• _EXERCISE REQUIREMENTS_: After reading the data below, copy out every line that contains the word "with".

** Opening PROVIDED DATA block **

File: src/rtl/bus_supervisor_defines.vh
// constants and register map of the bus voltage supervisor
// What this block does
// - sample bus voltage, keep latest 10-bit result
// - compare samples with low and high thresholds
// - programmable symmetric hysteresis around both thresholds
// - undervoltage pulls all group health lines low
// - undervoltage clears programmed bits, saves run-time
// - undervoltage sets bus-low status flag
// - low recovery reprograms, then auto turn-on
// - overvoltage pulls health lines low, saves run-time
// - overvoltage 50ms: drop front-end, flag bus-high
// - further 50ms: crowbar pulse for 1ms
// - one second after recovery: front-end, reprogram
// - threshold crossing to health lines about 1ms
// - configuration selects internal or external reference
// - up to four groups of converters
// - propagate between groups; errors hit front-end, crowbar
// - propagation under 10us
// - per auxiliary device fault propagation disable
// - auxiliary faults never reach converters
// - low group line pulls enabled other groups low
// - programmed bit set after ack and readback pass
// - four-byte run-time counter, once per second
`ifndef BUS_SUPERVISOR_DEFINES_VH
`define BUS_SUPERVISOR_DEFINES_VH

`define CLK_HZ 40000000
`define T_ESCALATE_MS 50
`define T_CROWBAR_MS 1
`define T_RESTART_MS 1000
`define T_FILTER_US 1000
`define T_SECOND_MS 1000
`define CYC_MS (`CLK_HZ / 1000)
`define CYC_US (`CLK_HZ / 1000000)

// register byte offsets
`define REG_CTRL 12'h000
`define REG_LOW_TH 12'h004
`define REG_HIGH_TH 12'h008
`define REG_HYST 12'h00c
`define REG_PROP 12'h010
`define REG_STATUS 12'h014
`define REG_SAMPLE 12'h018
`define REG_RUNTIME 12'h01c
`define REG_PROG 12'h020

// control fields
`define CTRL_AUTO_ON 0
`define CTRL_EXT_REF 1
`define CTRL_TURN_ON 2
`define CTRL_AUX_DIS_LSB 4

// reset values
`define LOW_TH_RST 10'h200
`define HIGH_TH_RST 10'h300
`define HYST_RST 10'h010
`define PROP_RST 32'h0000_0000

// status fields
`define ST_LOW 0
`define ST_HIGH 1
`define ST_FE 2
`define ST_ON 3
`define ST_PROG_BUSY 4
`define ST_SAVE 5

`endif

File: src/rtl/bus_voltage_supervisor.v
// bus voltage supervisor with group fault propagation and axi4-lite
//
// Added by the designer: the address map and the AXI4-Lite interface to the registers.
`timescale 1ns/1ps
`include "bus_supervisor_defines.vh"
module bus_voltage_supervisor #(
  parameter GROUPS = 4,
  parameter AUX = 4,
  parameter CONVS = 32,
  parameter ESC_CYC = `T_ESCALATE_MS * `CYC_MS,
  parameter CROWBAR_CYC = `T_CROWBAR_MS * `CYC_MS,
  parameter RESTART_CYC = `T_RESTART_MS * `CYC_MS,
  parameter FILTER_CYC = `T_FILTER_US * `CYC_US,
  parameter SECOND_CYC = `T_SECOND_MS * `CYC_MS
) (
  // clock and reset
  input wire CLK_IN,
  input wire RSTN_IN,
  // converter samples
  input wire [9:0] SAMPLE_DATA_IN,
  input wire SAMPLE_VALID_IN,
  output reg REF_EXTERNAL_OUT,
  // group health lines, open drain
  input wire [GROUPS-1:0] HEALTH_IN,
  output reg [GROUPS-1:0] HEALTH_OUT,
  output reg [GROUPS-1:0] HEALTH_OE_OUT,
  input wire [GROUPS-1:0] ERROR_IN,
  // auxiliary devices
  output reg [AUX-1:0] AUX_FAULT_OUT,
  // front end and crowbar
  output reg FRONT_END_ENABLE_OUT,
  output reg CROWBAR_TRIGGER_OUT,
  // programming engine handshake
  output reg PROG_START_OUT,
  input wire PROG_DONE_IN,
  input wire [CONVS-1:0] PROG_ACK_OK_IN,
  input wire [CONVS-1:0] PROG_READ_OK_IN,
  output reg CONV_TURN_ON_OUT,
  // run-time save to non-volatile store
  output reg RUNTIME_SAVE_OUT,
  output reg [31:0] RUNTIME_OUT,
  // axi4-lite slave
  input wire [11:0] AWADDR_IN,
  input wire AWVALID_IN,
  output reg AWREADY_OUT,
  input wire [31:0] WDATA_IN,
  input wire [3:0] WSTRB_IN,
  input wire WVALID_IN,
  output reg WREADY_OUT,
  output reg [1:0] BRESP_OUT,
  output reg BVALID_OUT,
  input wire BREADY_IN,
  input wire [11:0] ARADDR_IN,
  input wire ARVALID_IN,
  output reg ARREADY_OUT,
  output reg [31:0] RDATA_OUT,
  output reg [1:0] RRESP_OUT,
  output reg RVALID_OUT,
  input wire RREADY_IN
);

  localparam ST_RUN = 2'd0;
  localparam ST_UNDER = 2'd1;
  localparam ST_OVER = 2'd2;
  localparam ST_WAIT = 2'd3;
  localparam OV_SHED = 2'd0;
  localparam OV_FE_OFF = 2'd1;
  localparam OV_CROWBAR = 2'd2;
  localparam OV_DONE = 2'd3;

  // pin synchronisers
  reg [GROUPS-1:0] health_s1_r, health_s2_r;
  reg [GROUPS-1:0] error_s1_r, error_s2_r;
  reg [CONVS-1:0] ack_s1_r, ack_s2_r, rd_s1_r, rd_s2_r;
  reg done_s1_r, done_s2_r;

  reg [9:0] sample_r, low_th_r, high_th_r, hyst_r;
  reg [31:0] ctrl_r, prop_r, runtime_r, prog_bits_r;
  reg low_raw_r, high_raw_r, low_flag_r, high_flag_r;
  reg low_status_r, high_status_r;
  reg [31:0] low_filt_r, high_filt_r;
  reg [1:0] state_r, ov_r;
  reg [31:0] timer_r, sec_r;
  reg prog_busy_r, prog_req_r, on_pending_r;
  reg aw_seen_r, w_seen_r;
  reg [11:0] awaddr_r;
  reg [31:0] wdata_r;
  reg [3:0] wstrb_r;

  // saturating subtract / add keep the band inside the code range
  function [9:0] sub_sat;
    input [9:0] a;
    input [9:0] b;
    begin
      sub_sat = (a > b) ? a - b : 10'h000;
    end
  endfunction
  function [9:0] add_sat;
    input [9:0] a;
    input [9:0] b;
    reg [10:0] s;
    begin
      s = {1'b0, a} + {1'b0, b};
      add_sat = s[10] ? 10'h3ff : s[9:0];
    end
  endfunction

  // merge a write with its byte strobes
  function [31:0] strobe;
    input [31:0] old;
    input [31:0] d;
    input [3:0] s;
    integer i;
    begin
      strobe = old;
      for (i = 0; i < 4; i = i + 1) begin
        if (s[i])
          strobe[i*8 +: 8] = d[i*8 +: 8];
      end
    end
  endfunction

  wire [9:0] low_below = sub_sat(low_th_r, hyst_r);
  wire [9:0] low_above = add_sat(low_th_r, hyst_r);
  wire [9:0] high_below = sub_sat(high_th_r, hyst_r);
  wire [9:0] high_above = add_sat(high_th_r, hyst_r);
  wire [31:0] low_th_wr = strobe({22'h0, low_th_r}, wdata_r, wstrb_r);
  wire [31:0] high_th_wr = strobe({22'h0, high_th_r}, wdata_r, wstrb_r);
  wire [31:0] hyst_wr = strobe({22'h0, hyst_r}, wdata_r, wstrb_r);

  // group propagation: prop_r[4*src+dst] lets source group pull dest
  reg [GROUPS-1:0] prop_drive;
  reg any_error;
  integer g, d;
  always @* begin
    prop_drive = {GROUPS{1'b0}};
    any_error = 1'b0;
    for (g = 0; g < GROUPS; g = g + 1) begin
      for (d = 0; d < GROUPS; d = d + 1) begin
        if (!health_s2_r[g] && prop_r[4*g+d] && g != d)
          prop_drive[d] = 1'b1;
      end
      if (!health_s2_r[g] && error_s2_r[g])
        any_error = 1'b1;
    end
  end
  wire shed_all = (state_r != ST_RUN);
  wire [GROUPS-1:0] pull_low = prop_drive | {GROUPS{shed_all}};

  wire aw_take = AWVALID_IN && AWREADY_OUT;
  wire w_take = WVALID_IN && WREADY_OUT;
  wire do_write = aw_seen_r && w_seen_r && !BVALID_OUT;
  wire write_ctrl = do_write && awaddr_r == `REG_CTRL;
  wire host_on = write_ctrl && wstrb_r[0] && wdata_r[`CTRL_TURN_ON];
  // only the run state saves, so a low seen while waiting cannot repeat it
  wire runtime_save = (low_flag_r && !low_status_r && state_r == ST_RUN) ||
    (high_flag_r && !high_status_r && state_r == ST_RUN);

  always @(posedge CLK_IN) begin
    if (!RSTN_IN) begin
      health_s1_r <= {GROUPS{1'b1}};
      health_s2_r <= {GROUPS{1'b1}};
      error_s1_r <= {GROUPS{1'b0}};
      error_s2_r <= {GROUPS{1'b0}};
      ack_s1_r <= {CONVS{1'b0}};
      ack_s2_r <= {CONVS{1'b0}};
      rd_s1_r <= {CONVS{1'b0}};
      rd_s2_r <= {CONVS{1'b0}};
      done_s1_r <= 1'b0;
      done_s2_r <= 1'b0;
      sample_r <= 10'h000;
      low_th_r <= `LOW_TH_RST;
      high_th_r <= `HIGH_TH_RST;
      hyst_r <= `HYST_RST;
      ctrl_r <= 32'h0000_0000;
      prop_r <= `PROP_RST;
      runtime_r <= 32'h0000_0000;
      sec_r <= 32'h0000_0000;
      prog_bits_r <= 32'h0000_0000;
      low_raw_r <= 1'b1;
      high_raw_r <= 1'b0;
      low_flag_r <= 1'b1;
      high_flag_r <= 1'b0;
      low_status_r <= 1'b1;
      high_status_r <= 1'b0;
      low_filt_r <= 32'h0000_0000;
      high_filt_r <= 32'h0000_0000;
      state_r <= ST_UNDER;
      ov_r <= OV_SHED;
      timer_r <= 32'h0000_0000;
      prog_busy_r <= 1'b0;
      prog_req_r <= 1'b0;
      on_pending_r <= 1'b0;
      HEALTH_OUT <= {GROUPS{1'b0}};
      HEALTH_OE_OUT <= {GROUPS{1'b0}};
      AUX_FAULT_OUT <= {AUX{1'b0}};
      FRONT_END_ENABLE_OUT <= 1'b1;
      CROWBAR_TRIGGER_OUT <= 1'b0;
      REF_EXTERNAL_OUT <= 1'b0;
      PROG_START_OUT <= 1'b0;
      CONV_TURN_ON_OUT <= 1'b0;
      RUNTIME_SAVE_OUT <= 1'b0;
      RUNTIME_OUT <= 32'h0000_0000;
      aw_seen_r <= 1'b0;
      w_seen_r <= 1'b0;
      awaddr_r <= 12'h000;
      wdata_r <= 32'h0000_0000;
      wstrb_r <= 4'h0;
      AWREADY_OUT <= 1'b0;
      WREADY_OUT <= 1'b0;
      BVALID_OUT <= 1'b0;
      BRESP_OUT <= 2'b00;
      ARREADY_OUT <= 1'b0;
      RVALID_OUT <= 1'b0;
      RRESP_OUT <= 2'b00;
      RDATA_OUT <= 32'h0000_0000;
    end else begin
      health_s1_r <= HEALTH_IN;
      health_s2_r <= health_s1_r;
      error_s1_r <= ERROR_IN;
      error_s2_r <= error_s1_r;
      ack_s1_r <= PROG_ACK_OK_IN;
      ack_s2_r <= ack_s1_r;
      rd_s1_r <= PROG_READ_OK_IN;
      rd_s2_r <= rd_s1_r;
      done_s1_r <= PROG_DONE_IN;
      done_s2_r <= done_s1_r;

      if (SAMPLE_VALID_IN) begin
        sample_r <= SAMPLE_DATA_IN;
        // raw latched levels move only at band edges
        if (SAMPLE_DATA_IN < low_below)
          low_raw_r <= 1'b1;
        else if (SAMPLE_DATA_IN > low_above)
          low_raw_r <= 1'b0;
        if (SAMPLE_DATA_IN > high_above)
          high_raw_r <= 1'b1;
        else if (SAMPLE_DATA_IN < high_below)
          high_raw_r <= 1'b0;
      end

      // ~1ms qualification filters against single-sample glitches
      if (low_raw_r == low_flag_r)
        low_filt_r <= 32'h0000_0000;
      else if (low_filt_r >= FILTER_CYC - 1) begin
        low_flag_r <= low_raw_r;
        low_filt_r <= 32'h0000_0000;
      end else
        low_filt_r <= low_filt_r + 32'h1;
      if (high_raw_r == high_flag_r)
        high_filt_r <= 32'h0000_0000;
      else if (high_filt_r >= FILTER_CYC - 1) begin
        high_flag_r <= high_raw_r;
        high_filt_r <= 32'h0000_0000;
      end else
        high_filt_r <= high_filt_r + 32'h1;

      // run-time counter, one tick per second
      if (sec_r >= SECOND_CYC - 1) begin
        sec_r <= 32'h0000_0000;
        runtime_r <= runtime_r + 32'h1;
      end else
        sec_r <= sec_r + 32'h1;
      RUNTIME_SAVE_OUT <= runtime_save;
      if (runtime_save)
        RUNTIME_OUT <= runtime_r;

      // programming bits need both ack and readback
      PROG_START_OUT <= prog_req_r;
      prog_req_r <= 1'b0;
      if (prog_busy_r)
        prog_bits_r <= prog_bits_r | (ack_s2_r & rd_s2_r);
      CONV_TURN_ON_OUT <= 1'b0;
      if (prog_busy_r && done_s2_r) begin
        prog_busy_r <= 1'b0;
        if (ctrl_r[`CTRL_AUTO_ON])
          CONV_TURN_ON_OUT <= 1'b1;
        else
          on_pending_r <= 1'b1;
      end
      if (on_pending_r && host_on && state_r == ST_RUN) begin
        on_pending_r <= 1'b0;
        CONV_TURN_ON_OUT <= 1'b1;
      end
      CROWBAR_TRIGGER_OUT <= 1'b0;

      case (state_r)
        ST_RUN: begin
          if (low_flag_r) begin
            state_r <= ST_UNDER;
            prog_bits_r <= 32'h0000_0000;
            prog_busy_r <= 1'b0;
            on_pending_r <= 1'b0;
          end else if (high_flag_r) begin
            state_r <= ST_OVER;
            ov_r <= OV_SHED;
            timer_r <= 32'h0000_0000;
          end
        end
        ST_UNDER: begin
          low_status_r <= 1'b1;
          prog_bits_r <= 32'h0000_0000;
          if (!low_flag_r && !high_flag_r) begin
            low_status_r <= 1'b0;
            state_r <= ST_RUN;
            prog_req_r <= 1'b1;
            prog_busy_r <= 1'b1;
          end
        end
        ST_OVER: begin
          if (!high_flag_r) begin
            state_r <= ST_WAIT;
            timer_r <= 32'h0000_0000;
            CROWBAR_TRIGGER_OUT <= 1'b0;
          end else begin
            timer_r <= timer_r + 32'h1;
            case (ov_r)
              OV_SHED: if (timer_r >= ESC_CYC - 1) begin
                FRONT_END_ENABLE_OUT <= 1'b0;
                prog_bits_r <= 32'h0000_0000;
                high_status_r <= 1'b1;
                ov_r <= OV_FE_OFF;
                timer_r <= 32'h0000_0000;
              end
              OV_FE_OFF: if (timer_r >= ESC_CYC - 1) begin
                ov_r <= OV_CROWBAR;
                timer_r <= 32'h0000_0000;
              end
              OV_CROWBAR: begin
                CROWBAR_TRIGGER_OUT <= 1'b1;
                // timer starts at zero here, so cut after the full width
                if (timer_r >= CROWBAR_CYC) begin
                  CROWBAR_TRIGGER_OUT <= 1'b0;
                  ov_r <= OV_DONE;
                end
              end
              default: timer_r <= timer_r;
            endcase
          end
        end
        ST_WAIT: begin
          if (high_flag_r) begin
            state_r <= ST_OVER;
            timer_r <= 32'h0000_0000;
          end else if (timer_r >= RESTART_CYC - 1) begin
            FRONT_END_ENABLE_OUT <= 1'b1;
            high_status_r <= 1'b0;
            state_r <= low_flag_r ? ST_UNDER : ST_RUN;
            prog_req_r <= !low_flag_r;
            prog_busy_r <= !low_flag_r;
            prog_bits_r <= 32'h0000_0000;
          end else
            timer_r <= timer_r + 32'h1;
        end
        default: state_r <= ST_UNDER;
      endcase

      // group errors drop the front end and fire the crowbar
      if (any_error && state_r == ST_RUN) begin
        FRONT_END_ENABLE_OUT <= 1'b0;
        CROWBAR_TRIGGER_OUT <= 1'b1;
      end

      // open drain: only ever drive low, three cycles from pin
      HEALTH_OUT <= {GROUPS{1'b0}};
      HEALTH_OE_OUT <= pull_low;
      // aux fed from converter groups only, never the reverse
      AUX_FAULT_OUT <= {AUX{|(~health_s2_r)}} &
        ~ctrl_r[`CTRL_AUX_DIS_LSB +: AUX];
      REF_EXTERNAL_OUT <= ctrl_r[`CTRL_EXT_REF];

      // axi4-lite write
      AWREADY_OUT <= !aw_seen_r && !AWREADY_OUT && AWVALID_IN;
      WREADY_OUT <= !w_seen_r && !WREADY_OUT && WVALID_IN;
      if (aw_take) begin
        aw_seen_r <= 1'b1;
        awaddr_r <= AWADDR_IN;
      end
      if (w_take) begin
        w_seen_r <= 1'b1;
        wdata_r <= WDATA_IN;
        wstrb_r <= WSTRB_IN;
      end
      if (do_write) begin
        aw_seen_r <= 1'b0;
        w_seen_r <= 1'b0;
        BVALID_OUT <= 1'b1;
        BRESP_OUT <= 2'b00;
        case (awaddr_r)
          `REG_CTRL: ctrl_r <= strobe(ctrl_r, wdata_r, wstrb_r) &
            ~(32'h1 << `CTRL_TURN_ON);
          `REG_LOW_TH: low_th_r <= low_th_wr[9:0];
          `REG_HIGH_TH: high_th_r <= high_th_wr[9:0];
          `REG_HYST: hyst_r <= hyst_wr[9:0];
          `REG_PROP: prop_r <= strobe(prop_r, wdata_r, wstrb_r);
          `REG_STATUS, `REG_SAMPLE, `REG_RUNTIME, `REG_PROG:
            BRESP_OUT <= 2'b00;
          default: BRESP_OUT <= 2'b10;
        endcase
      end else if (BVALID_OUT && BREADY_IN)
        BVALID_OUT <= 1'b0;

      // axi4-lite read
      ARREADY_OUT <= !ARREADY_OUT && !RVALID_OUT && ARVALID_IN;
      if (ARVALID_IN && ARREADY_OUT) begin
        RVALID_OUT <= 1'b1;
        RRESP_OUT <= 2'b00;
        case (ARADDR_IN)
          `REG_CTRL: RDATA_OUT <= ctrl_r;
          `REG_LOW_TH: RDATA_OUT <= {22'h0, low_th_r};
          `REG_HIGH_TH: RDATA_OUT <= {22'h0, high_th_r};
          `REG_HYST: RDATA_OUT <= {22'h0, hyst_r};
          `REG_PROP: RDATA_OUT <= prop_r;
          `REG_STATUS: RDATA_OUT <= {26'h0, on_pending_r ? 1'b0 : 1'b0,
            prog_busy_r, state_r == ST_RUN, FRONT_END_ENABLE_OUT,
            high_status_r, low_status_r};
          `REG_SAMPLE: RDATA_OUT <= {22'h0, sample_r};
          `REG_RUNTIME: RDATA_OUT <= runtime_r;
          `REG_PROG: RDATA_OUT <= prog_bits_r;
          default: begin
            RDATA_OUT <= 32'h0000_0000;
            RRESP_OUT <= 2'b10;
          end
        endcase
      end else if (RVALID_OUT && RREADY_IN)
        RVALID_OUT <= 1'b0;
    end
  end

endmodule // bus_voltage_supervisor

** Closing PROVIDED DATA block **

• _PROBLEM SOLUTION_:
// - compare samples with low and high thresholds
// bus voltage supervisor with group fault propagation and axi4-lite
  // merge a write with its byte strobes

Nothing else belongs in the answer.